> **ABOUT THIS EXERCISE**
Which lines of the records contain the word "against"? Copy each one.

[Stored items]
Content starts

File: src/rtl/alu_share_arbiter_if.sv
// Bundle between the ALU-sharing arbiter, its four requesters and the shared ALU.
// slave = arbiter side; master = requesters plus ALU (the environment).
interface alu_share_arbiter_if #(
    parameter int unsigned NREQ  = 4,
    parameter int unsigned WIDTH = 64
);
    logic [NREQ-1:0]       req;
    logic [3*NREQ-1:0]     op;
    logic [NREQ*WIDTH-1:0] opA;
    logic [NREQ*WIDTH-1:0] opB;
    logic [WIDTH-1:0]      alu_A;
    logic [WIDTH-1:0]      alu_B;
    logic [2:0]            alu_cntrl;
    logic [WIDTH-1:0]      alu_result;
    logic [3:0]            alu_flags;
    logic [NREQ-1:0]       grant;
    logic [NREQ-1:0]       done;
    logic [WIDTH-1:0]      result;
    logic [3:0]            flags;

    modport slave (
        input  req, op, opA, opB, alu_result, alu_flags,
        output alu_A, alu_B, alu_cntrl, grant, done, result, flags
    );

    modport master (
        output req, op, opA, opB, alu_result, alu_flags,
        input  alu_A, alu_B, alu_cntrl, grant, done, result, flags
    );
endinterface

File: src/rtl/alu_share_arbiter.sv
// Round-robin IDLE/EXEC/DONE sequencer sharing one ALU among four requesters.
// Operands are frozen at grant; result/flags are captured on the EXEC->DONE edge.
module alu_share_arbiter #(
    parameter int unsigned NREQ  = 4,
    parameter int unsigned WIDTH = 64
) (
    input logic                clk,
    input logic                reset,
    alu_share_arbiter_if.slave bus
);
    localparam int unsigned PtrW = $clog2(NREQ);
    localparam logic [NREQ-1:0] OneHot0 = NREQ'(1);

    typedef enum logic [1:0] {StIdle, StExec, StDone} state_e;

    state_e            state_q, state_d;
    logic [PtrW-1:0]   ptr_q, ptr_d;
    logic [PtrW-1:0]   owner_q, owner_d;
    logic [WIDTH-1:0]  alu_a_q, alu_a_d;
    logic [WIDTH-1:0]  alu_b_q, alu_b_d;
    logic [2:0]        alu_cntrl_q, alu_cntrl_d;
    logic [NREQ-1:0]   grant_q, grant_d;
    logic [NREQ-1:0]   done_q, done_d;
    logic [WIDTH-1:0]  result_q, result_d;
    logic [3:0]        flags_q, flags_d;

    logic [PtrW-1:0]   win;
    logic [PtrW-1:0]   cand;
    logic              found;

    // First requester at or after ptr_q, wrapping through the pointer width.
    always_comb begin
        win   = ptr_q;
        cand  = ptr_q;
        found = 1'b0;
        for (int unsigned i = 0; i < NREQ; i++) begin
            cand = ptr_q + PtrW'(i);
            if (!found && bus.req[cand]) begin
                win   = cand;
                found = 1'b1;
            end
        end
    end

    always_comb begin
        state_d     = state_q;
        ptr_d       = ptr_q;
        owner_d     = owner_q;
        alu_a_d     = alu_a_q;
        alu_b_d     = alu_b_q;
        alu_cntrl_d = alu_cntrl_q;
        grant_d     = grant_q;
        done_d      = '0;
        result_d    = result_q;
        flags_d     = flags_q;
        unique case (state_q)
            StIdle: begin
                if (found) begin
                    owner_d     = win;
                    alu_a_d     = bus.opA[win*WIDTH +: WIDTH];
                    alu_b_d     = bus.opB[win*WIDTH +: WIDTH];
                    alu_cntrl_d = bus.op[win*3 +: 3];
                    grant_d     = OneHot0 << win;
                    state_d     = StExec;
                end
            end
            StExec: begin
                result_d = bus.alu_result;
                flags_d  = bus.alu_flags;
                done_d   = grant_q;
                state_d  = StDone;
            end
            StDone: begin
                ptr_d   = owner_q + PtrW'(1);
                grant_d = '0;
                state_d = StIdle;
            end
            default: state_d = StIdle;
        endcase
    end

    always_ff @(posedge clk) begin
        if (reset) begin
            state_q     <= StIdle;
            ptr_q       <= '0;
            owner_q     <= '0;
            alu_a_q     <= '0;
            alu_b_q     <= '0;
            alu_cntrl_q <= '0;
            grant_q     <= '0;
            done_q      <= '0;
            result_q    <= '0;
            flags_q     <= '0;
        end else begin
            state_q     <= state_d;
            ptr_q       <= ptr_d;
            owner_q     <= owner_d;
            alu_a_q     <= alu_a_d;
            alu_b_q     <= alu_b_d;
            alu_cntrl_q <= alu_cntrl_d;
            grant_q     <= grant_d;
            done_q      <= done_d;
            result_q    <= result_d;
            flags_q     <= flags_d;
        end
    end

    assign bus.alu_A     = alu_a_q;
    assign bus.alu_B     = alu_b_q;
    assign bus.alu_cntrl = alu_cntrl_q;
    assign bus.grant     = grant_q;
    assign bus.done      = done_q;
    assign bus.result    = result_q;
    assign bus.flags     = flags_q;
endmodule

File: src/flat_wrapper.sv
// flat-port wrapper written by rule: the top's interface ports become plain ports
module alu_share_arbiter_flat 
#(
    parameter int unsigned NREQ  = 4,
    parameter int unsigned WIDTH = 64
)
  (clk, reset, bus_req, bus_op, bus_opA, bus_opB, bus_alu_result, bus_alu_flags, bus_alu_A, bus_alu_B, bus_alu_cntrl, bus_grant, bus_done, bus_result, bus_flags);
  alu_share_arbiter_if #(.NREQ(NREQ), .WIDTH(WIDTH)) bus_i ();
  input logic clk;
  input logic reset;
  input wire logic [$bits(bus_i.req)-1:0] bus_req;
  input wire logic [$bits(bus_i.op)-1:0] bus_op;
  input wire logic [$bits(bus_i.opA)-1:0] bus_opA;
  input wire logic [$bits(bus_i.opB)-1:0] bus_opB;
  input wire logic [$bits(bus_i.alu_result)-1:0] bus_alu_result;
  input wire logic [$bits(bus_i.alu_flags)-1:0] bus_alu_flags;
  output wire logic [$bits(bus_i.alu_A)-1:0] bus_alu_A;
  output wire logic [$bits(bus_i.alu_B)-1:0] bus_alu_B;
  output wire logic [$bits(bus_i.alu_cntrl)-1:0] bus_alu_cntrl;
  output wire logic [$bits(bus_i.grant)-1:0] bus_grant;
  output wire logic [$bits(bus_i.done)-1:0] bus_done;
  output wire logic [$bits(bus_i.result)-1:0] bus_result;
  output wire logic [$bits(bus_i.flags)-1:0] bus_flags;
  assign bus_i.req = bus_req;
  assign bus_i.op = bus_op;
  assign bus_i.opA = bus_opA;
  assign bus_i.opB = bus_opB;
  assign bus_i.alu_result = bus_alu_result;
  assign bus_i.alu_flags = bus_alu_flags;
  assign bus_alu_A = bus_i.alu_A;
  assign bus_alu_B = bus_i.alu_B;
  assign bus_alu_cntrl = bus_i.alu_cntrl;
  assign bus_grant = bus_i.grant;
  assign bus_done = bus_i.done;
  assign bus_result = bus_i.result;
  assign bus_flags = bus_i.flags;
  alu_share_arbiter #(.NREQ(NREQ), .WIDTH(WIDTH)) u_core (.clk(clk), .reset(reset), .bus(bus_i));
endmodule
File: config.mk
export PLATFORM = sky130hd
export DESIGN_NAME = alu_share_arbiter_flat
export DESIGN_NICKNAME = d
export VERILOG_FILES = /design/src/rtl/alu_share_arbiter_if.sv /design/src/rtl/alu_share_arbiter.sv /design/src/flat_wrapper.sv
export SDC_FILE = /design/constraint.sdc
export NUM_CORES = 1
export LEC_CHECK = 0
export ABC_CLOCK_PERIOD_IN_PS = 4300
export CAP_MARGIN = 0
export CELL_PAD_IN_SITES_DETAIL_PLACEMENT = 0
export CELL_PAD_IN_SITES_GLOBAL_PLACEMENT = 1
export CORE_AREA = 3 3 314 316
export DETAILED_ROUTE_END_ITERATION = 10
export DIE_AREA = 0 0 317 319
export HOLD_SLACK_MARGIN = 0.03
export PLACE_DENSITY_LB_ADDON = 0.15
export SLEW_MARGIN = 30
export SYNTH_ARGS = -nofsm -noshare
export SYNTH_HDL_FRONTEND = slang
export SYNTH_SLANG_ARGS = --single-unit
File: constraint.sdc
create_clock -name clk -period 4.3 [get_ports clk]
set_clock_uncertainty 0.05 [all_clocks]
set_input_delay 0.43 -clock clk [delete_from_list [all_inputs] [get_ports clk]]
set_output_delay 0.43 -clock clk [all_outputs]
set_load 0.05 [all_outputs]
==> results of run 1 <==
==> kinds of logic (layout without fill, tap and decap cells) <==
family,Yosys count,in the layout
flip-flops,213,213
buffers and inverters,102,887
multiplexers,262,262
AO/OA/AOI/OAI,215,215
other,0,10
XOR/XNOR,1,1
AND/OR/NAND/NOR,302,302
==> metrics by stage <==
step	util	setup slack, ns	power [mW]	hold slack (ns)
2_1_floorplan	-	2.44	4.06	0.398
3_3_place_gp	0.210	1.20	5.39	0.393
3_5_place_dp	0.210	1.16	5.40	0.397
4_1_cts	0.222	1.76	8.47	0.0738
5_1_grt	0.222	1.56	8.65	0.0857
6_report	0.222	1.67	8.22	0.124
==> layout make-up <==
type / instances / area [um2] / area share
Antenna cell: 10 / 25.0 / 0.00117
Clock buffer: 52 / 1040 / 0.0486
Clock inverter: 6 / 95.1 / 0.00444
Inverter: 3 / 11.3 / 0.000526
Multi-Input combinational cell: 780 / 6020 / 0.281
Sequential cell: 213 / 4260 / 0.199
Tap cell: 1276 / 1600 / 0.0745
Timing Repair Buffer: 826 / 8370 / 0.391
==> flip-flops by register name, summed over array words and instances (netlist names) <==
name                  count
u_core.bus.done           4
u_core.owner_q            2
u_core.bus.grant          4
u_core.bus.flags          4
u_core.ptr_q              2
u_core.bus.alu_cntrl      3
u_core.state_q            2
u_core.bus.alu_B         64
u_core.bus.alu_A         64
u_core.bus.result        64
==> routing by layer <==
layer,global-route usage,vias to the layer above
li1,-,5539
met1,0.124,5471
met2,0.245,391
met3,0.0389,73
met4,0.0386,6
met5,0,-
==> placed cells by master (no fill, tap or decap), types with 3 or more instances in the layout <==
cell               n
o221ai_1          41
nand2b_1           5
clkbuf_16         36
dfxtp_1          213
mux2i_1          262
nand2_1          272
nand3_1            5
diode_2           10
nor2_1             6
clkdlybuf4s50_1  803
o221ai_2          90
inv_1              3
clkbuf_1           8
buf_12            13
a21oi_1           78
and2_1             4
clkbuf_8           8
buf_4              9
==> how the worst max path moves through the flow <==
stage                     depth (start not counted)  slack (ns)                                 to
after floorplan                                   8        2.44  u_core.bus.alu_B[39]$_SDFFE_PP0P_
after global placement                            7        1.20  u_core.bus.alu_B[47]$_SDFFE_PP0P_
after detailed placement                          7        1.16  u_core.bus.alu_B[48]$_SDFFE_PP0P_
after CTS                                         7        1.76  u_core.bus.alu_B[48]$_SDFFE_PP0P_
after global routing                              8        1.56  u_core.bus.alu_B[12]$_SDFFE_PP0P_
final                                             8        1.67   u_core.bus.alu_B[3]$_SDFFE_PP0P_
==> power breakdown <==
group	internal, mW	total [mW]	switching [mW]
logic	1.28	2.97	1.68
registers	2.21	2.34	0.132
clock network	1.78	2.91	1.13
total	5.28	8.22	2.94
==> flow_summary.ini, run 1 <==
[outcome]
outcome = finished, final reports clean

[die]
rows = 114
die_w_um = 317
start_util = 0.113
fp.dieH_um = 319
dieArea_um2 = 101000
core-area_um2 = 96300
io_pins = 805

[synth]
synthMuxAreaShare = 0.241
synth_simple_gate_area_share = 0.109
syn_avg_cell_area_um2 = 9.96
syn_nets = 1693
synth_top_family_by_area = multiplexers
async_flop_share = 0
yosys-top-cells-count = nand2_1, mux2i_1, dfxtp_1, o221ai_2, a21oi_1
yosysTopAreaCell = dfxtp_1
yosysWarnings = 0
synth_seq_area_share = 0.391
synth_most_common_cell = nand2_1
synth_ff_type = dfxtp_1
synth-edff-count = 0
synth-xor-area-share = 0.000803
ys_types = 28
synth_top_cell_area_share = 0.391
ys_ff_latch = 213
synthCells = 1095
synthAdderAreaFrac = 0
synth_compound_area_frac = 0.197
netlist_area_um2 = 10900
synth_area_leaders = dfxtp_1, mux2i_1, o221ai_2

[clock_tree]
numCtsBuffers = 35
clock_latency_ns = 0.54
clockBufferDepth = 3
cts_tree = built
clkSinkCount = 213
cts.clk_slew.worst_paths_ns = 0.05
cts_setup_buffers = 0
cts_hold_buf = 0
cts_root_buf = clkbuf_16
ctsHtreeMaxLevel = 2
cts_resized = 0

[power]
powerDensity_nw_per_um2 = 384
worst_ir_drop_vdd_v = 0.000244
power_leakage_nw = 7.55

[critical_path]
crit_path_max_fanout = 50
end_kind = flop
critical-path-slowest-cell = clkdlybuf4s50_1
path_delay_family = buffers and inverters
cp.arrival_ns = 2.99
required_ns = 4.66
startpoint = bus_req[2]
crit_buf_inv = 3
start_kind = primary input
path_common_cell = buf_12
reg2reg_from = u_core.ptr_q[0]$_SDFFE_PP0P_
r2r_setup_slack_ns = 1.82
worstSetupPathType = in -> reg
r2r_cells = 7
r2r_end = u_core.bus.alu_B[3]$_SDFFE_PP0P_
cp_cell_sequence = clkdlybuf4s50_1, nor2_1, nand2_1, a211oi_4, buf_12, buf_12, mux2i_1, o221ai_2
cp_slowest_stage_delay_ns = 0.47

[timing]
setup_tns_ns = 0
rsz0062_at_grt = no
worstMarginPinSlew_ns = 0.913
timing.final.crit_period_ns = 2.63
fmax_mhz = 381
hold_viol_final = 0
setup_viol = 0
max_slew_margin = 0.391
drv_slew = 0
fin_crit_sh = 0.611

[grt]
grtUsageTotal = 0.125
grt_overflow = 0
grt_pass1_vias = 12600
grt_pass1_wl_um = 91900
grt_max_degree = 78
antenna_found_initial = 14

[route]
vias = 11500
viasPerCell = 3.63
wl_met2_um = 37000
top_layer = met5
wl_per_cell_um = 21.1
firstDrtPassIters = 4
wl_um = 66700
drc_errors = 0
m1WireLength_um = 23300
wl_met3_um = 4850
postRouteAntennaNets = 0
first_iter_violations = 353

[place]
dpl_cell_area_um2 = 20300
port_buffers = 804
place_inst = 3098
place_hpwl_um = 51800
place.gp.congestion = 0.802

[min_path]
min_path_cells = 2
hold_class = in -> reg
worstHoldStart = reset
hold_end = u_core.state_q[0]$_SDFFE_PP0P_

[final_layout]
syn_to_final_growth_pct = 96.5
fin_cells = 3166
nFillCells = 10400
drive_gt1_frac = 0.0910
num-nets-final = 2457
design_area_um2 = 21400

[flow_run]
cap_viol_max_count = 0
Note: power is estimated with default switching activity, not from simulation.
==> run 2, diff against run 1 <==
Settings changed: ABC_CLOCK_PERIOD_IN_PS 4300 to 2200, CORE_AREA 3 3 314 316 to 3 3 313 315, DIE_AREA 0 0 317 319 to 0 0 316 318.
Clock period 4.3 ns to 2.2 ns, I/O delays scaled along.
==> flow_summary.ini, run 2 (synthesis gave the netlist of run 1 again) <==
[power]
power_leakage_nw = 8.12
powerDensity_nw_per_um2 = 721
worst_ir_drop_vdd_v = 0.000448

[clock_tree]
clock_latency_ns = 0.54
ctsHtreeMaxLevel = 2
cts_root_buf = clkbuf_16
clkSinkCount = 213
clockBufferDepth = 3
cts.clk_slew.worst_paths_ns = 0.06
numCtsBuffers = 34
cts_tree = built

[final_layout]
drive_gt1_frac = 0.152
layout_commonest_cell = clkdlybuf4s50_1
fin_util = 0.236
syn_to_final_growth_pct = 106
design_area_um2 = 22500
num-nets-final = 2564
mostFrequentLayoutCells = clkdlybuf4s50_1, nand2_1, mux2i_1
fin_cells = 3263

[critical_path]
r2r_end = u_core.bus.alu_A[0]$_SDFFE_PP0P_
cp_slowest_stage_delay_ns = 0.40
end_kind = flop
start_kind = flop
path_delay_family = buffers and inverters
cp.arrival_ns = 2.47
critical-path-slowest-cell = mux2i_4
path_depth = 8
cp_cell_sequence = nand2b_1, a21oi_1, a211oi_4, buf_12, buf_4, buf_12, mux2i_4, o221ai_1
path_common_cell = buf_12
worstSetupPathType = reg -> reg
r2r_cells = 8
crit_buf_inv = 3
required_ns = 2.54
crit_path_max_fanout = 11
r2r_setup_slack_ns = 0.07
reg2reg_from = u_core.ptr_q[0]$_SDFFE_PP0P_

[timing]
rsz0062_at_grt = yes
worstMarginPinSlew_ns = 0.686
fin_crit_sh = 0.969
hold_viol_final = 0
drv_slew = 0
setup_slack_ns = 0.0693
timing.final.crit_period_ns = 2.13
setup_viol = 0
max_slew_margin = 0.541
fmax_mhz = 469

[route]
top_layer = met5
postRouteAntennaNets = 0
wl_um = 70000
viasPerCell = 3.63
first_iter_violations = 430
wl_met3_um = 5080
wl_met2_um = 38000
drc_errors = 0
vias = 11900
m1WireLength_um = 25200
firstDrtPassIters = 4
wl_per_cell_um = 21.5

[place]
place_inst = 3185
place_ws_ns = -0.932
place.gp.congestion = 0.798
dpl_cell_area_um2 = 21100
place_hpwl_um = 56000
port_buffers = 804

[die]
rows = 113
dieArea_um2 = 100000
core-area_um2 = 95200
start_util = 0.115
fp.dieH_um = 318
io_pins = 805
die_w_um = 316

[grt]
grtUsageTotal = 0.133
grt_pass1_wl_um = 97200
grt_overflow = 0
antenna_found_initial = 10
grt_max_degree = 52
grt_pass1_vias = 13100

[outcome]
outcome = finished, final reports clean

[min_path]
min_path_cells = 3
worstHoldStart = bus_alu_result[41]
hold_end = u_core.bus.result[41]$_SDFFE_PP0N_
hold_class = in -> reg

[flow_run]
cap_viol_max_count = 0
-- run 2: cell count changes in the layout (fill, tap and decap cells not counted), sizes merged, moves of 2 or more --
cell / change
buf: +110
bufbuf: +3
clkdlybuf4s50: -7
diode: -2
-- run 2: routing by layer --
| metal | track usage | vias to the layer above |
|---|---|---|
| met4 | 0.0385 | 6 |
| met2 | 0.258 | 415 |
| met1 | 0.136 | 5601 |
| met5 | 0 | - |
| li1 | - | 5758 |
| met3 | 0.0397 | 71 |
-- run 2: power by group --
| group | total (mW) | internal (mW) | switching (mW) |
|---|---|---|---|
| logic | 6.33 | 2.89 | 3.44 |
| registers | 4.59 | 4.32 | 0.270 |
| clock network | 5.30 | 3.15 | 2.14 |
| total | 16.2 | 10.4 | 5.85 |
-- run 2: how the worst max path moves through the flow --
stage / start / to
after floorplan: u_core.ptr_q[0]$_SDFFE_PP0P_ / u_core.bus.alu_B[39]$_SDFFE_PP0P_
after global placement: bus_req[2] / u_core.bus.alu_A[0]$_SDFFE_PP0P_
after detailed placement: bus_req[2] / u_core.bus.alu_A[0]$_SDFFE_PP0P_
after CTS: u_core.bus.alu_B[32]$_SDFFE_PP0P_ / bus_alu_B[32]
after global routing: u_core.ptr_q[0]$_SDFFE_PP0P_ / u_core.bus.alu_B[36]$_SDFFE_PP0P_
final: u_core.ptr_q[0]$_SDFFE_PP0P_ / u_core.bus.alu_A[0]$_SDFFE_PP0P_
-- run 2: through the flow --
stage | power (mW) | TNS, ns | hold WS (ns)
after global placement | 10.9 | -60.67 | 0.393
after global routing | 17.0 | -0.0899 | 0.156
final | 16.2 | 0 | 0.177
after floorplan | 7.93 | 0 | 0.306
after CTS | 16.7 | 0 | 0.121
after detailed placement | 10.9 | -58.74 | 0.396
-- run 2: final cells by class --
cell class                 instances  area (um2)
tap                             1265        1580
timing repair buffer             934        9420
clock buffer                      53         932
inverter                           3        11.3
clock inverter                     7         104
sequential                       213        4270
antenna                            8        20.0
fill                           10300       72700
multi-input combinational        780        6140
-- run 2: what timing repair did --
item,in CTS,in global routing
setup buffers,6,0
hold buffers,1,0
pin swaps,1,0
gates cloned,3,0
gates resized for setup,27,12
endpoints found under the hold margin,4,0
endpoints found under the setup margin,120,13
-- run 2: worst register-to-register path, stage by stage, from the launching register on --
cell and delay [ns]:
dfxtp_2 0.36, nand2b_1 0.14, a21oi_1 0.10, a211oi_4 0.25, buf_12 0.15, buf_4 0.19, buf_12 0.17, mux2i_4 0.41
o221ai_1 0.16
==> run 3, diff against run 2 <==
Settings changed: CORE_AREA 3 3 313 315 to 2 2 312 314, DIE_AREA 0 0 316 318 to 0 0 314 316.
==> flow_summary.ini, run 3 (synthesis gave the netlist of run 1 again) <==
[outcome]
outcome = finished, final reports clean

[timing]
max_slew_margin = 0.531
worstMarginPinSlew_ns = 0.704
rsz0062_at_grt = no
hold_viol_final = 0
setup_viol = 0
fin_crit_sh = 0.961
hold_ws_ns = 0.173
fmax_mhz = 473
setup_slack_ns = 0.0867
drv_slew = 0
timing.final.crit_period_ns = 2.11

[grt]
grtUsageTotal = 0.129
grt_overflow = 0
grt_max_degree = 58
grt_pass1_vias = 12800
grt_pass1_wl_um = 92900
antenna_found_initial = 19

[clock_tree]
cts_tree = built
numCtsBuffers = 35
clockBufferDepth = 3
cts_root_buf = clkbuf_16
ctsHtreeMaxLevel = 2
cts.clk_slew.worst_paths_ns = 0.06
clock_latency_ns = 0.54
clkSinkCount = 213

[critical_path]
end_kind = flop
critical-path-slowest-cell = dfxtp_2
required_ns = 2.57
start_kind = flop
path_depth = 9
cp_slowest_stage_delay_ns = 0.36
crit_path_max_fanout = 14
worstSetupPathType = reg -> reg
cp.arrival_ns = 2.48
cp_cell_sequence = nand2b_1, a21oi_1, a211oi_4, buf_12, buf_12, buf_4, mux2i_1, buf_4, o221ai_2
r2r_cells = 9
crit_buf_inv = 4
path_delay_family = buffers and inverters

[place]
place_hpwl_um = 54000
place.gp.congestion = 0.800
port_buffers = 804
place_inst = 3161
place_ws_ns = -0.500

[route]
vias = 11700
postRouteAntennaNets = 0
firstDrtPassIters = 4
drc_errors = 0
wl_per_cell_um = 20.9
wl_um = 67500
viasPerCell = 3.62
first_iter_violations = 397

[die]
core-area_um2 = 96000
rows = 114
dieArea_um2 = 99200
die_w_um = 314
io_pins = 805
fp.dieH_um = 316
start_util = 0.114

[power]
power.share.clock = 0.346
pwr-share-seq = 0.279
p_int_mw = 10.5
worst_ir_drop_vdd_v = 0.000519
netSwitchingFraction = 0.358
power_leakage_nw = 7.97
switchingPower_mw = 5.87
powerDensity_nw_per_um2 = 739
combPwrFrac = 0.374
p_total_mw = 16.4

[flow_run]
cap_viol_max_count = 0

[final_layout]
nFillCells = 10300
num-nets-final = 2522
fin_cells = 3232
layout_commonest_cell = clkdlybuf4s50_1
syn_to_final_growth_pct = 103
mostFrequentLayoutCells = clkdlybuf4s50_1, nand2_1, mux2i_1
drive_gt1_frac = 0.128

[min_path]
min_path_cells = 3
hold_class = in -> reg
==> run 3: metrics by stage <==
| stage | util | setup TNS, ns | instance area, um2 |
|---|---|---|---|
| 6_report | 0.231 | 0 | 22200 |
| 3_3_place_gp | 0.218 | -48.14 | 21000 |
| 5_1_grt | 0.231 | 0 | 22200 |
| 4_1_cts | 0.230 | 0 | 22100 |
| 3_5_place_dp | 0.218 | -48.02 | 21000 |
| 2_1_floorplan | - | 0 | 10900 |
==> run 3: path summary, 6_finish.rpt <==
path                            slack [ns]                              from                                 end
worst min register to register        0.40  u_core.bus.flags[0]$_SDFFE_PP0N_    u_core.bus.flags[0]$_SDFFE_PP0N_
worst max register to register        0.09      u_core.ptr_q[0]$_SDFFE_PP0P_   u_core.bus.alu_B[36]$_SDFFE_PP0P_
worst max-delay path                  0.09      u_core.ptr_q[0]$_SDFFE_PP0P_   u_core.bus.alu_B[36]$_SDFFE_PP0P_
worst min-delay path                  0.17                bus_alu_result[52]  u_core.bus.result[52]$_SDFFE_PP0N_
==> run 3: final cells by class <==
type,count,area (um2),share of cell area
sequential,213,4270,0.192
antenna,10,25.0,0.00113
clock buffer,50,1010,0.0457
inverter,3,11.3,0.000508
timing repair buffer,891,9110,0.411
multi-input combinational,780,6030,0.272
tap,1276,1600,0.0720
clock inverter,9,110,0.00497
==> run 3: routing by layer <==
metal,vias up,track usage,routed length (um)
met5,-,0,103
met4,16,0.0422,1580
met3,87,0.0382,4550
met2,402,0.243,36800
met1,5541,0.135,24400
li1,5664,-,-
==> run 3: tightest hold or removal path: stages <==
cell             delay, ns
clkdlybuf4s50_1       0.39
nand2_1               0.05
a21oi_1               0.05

Content ends

> **RESPONSE TO THE EXERCISE**
==> run 2, diff against run 1 <==
==> run 3, diff against run 2 <==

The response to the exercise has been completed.